When we first hear terms like “Artificial Intelligence” (AI) and “Deep Learning,” we tend to judge them with a set of preconceived ideas generated by a sensationalist media and a plethora of Hollywood films. It is easy to assume that anything produced by Artificial Intelligence is extremely complicated, and kind of scary – whether that be chess playing computers, driverless cars, or humanoid robots like Sophia; the first robot to receive citizenship of any country. However, I hope to convince you that (at least for now) Artificial Intelligence is deceptively simple and that there is really nothing that scary going on under the hood in most instances of AI.
By now we are quite used to computers performing basic mathematical operations like multiplying or dividing much faster than us—this doesn’t scare us. We understand that the structure of computers allows them to make calculations like these extremely quickly and that our pocket calculators certainly don’t need to be conscious to find the square root of 158. I would like to argue that we should feel the same way about most of the things AI is doing today.

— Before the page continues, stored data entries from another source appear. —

[config.mk]
export PLATFORM = sky130hd
export DESIGN_NAME = des_round_engine
export DESIGN_NICKNAME = d
export VERILOG_FILES = /design/src/rtl/des_pkg.sv /design/src/rtl/des_feistel.sv /design/src/rtl/des_round_engine.sv
export SDC_FILE = /design/constraint.sdc
export NUM_CORES = 1
export LEC_CHECK = 0
export CAP_MARGIN = 20
export CORE_UTILIZATION = 26
export DETAILED_ROUTE_END_ITERATION = 8
export DONT_BUFFER_PORTS = 1
export PLACE_DENSITY = 0.5
export SYNTH_ARGS = -nofsm -noshare
export SYNTH_HDL_FRONTEND = slang
export SYNTH_SLANG_ARGS = --single-unit
[constraint.sdc]
create_clock -name clk -period 3.2 [get_ports clk]
set_input_delay 0 -clock clk [delete_from_list [all_inputs] [get_ports clk]]
set_output_delay 0 -clock clk [all_outputs]
set_load 0.01 [all_outputs]
[src/rtl/des_pkg.sv]
// Shared DES constants and types for the round engine: expansion, permutation and S-box tables.
// Table entries use 0-based DES bit numbering (bit 0 = MSB).
package des_pkg;

    typedef logic [0:31] half_t;
    typedef logic [0:47] subkey_t;

    typedef enum logic [1:0] {IDLE, ROUND, DONE} state_t;

    localparam logic [4:0] E_TAB [48] = '{
        31,  0,  1,  2,  3,  4,  3,  4,  5,  6,  7,  8,
         7,  8,  9, 10, 11, 12, 11, 12, 13, 14, 15, 16,
        15, 16, 17, 18, 19, 20, 19, 20, 21, 22, 23, 24,
        23, 24, 25, 26, 27, 28, 27, 28, 29, 30, 31,  0
    };

    localparam logic [4:0] P_TAB [32] = '{
        15,  6, 19, 20, 28, 11, 27, 16,  0, 14, 22, 25,  4, 17, 30,  9,
         1,  7, 23, 13, 31, 26,  2,  8, 18, 12, 29,  5, 21, 10,  3, 24
    };

    // Each box is flattened row-major: index = row*16 + column.
    localparam logic [3:0] SBOX [8][64] = '{
        '{14, 4,13, 1, 2,15,11, 8, 3,10, 6,12, 5, 9, 0, 7,
           0,15, 7, 4,14, 2,13, 1,10, 6,12,11, 9, 5, 3, 8,
           4, 1,14, 8,13, 6, 2,11,15,12, 9, 7, 3,10, 5, 0,
          15,12, 8, 2, 4, 9, 1, 7, 5,11, 3,14,10, 0, 6,13},
        '{15, 1, 8,14, 6,11, 3, 4, 9, 7, 2,13,12, 0, 5,10,
           3,13, 4, 7,15, 2, 8,14,12, 0, 1,10, 6, 9,11, 5,
           0,14, 7,11,10, 4,13, 1, 5, 8,12, 6, 9, 3, 2,15,
          13, 8,10, 1, 3,15, 4, 2,11, 6, 7,12, 0, 5,14, 9},
        '{10, 0, 9,14, 6, 3,15, 5, 1,13,12, 7,11, 4, 2, 8,
          13, 7, 0, 9, 3, 4, 6,10, 2, 8, 5,14,12,11,15, 1,
          13, 6, 4, 9, 8,15, 3, 0,11, 1, 2,12, 5,10,14, 7,
           1,10,13, 0, 6, 9, 8, 7, 4,15,14, 3,11, 5, 2,12},
        '{ 7,13,14, 3, 0, 6, 9,10, 1, 2, 8, 5,11,12, 4,15,
          13, 8,11, 5, 6,15, 0, 3, 4, 7, 2,12, 1,10,14, 9,
          10, 6, 9, 0,12,11, 7,13,15, 1, 3,14, 5, 2, 8, 4,
           3,15, 0, 6,10, 1,13, 8, 9, 4, 5,11,12, 7, 2,14},
        '{ 2,12, 4, 1, 7,10,11, 6, 8, 5, 3,15,13, 0,14, 9,
          14,11, 2,12, 4, 7,13, 1, 5, 0,15,10, 3, 9, 8, 6,
           4, 2, 1,11,10,13, 7, 8,15, 9,12, 5, 6, 3, 0,14,
          11, 8,12, 7, 1,14, 2,13, 6,15, 0, 9,10, 4, 5, 3},
        '{12, 1,10,15, 9, 2, 6, 8, 0,13, 3, 4,14, 7, 5,11,
          10,15, 4, 2, 7,12, 9, 5, 6, 1,13,14, 0,11, 3, 8,
           9,14,15, 5, 2, 8,12, 3, 7, 0, 4,10, 1,13,11, 6,
           4, 3, 2,12, 9, 5,15,10,11,14, 1, 7, 6, 0, 8,13},
        '{ 4,11, 2,14,15, 0, 8,13, 3,12, 9, 7, 5,10, 6, 1,
          13, 0,11, 7, 4, 9, 1,10,14, 3, 5,12, 2,15, 8, 6,
           1, 4,11,13,12, 3, 7,14,10,15, 6, 8, 0, 5, 9, 2,
           6,11,13, 8, 1, 4,10, 7, 9, 5, 0,15,14, 2, 3,12},
        '{13, 2, 8, 4, 6,15,11, 1,10, 9, 3,14, 5, 0,12, 7,
           1,15,13, 8,10, 3, 7, 4,12, 5, 6,11, 0,14, 9, 2,
           7,11, 4, 1, 9,12,14, 2, 0, 6,10,13,15, 3, 5, 8,
           2, 1,14, 7, 4,10, 8,13,15,12, 9, 0, 3, 5, 6,11}
    };

endpackage

[src/rtl/des_feistel.sv]
// DES round function f(R, K): expand, key mix, S-box substitution, P permutation.
// Purely combinational; the round engine reuses the single instance every round.
module des_feistel
    import des_pkg::*;
(
    input  half_t   i_r,
    input  subkey_t i_subkey,
    output half_t   o_f
);

    subkey_t w_x;
    half_t   w_s;

    generate
        for (genvar gi = 0; gi < 48; gi++) begin : g_expand
            assign w_x[gi] = i_r[E_TAB[gi]] ^ i_subkey[gi];
        end

        // Outer bits of each 6-bit group select the row, inner four the column.
        for (genvar gi = 0; gi < 8; gi++) begin : g_sbox
            logic [5:0] w_grp;
            assign w_grp           = w_x[gi*6 +: 6];
            assign w_s[gi*4 +: 4]  = SBOX[gi][{w_grp[5], w_grp[0], w_grp[4:1]}];
        end

        for (genvar gi = 0; gi < 32; gi++) begin : g_perm
            assign o_f[gi] = w_s[P_TAB[gi]];
        end
    endgenerate

endmodule

[src/rtl/des_round_engine.sv]
// Iterative DES Feistel core: one round per clock between the IP and FP stages,
// with valid/ready handshakes on both sides and subkeys fetched by round index.
module des_round_engine
    import des_pkg::*;
#(
    parameter int NUM_ROUNDS = 16
)
(
    input  logic        clk,
    input  logic        n_rst,
    input  logic        in_valid,
    output logic        in_ready,
    input  logic [0:63] in_block,
    input  logic        decrypt,
    output logic [3:0]  key_round,
    input  logic [0:47] subkey,
    output logic        out_valid,
    input  logic        out_ready,
    output logic [0:63] out_block
);

    localparam logic [3:0] LAST_RND = 4'(NUM_ROUNDS - 1);

    state_t      r_state;
    half_t       r_l;
    half_t       r_r;
    logic [3:0]  r_rnd;
    logic        r_dir;
    half_t       w_f;

    des_feistel u_feistel (
        .i_r      (r_r),
        .i_subkey (subkey),
        .o_f      (w_f)
    );

    assign in_ready  = (r_state == IDLE);
    assign out_valid = (r_state == DONE);
    assign out_block = (r_state == DONE) ? {r_r, r_l} : '0;
    // Decryption walks the same schedule backwards.
    assign key_round = (r_state != ROUND) ? 4'd0 :
                       (r_dir ? (4'd15 - r_rnd) : r_rnd);

    always_ff @(posedge clk or negedge n_rst) begin
        if (!n_rst) begin
            r_state <= IDLE;
            r_l     <= '0;
            r_r     <= '0;
            r_rnd   <= '0;
            r_dir   <= 1'b0;
        end else begin
            case (r_state)
                IDLE: begin
                    if (in_valid) begin
                        r_l     <= in_block[0:31];
                        r_r     <= in_block[32:63];
                        r_dir   <= decrypt;
                        r_rnd   <= '0;
                        r_state <= ROUND;
                    end
                end
                ROUND: begin
                    r_l   <= r_r;
                    r_r   <= r_l ^ w_f;
                    r_rnd <= r_rnd + 4'd1;
                    if (r_rnd == LAST_RND) begin
                        r_state <= DONE;
                    end
                end
                DONE: begin
                    if (out_ready) begin
                        r_state <= IDLE;
                    end
                end
                default: r_state <= IDLE;
            endcase
        end
    end

endmodule

==> reports/qor.yml <==
status: "finished, final reports clean"
dieArea_um2: 36000
area_growth_pct: 18.8
synth_cells: 1159
synth_mux_area_share_pct: 11.4
clk_pin_slew_ps: 70
cts_tree: "built"
grt_pass1_vias: 8301
total_power_w: 0.0143
seq_area_frac_synth_pct: 19.4
syn_area_um2: 9170
hold_viol_final: 0
core_um2: 34600
synth-compound-area-share_pct: 18.7
ys_ff_latch: 71
finalSetupViolCount: 0
fin_crit_ps: 2950
yosysTopAreaCell: "dfrtp_1"
worst-setup-path-type: "flop to flop"
cts_buffer_depth: 2
ys_top_cells_by_area: "dfrtp_1 19%, ha_1 8.6%, mux4_2 8.1%"
synthAdderAreaFrac_pct: 8.60
synth_xor_area_share_pct: 14.4
fin_worst_skew_ps: 13.1
worstSetupStartpointType: "flop"
track_usage_pct: 18.0
yosys.area_share.simple_pct: 21.7
synth_flop_cell: "dfrtp_1"
path_cells: "xnor2_2 -> inv_2 -> ha_1 -> mux4_2 -> nor2_1 -> a311oi_1 -> a31oi_1 -> xor2_1 -> a21oi_1"
drt-vias-per-instance: 5.22
grt_overflow: 0
grt_first_pass_wirelength_um: 50000
avgRoutedWirePerCell_um: 19.1
endpoint_kind: "flop"
required_ps: 3410
worst_path_max_delay_cell: "xnor2_2"
worst_hold_slack_ps: 84.5
max-cap-violations: 0
power_per_cell_area_nw_per_um2: 1310
path_buf_inv: 1
insertion_delay_ps: 360
avgSynthCellArea_um2: 7.91
ant_nets: 0
drc: 0
synthArstFlopShare_pct: 100
final_nets: 1398
grt_max_degree: 72
crit_arrival_ps: 3160
die_x_um: 190
rows: 68
num_vias: 8777
drt_first_pass_iters: 5
drt-total-wl_um: 32200
max_slew_margin_pct: 39.0
cts_buffers: 9
rsz0062_at_grt: "false"
synth_edf_count: 0
io_buffers: 0
drt_iter0_drc: 700
layout-drive-gt1-share_pct: 12.3
critical_path.max_stage_delay_ps: 550
max_clock_freq_mhz: 338
antenna_found_initial: 5
place.gp.congestion: 0.904
holdCritPathClass: "primary input to flop"
yosysTopAreaCellShare_pct: 19.4
tightestPinTransition_ps: 908
cts_root_buf: "clkbuf_16"
nFillCells: 3662
pin_count: 187
setup_tns_ps: 0
leakagePower_nw: 4.49
syn-num-nets: 1339
synth_warnings: 0
ys_types: 64
cp_top_family: "XOR/XNOR gates"
hpwlAfterDp_um: 24100
die_h_um: 190
synth_top_family_by_area: "simple AND/OR/NAND/NOR gates"
final-max-slew-violation-count: 0
post_cts_buffers: 0
h-tree-depth: 3
path_max_fanout: 13
finalCritPeriodShare_pct: 92.3
cts_sinks: 71
peakVddDrop_mv: 0.403
start_util_pct: 26.5
## layout make-up
class | count | area (um^2) | area share [%]
multi-input combinational | 967 | 6880 | 63.2
sequential | 71 | 1780 | 16.3
timing repair buffer | 129 | 1190 | 11.0
tap | 455 | 569 | 5.23
clock buffer | 14 | 264 | 2.42
inverter | 40 | 153 | 1.40
clock inverter | 2 | 38.8 | 0.356
antenna | 5 | 12.5 | 0.115
## cell usage after synthesis (all sizes together), types with 34 or more instances
cell and number:
nand2 174, inv 40, mux4 34, a31oi 45
nor2 108, clkbuf 59, o21ai 47, dfrtp 71
xor2 59, ha 63, xnor2 72, a21oi 77
and2 69
## per-layer routing
layer,vias to the layer above,routed length (um),global-route usage [%],part of all wire (%)
met4,0,919,5.80,2.9
met1,4244,14400,24.4,45
met3,42,1980,3.69,6.2
li1,4195,-,-,-
met2,296,14900,28.3,46
met5,-,0,0,0
## state kept, by name, summed over array words and instances (netlist names)
register / flops
r_l: 32
r_r: 32
r_rnd: 4
r_state: 2
r_dir: 1
## stage by stage
step,utilization (%),std cells,setup slack (ps),area [um^2]
5_1_grt,31.4,1680,18.1,10900
2_1_floorplan,-,1159,598,9170
6_report,31.4,1683,246,10900
4_1_cts,31.4,1678,167,10900
3_3_place_gp,28.5,1594,208,9880
3_5_place_dp,28.5,1594,203,9880
## cell usage in the layout (no fill, tap or decap), types with 3 or more instances in the layout
master,count
clkbuf_16,9
xnor2_1,61
mux2i_1,25
buf_4,58
o31ai_1,9
a311oi_1,6
o221ai_1,5
inv_1,29
and2_1,67
xnor2_2,11
nor3_1,26
xor2_2,10
a221oi_1,5
o22ai_1,12
o2111ai_1,5
clkbuf_1,3
diode_2,5
mux4_2,33
a31oi_1,45
inv_2,10
a21oi_1,77
nand2_1,173
nand2b_1,3
buf_12,3
nor2_1,108
a211oi_1,14
o21ai_1,18
o211ai_1,19
ha_1,63
and3_1,23
dlygate4sd3_1,67
nand3_1,29
dfrtp_1,71
xor2_1,48
a22oi_1,7
o21ai_0,29
## path summary, 6_finish.rpt
kind | from | depth (start not counted) | slack [ps] | to
min | in_valid | 3 | 80 | r_state[0]
max reg2reg | r_r[28] | 9 | 250 | r_r[1]
max | r_r[28] | 9 | 250 | r_r[1]
min in group asynchronous | n_rst | 2 | 210 | r_rnd[0]
max in group asynchronous | n_rst | 2 | 2660 | r_l[3]
min reg2reg | r_rnd[3] | 1 | 550 | r_rnd[3]
## logic make-up after synthesis
family	after synthesis
compound gates	271
xor+xnor	131
fa+ha+maj	63
buf+inv	121
flops	71
mux	61
simple gates	441
## tightest hold or removal path, stage by stage
cell and delay (ps):
nand2_2 40, buf_12 190, o21ai_0 120
## power breakdown
part | leakage [nW] | internal (W) | switching [W]
registers | 0.817 | 0.00141 | 0.000746
logic | 3.52 | 0.00486 | 0.00616
clock network | 0.147 | 0.000651 | 0.000458
total | 4.49 | 0.00692 | 0.00737
## timing repair
item                      4_1_cts  5_1_grt
hold endpoints to repair      137        0
resized for setup               0        0
hold buffers                   68        0
Power figures use the tool's default switching activity.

Let’s take the case of an Artificial Neural Network learning how to identify the emotion shown on a human’s face. Without any specialist knowledge, this seems like a daunting task, and the thought of the computer learning about emotions might give us reason to consider it conscious – however this is simply not the case.
An Artificial Neural Network (ANN) despite originally being inspired by the brain, actually bears almost no resemblance to the brain whatsoever. At heart, it is more like a glorified calculator. We can think of an ANN as a function which converts an input to an output. In this case, it would be converting an image into a label. The way it connects the image to the label is to simply multiply the values of each pixel by some parameters which we can think of as tuneable dials. (There is also some non-linearity in there, which again sounds complicated but is often as simple as converting any negative values to 0.)
When an ANN first begins its task of predicting an emotion from a picture of a face, it tunes these dials randomly, and so the first guess probably isn’t going to be very good. In order to make a better guess it “learns” by looking a few thousand pictures of faces. The actual “learning” is done by checking how far off its prediction was from the true label, and tuning the dials so that this distance is minimized. This process is called optimization and usually taught to students during high school.
That’s all there is to it folks. Almost all AI in the world today can be explained in terms like these, and so we shouldn’t think of Jesse the Driverless Car, Deep Blue the Chess Playing Computer or Sophia the Hong Kongese Robot as anything more than glorified calculators with arms and wheels.
Rohin Berichon was a recipient of a 2018/19 AMSI Vacation Research Scholarship.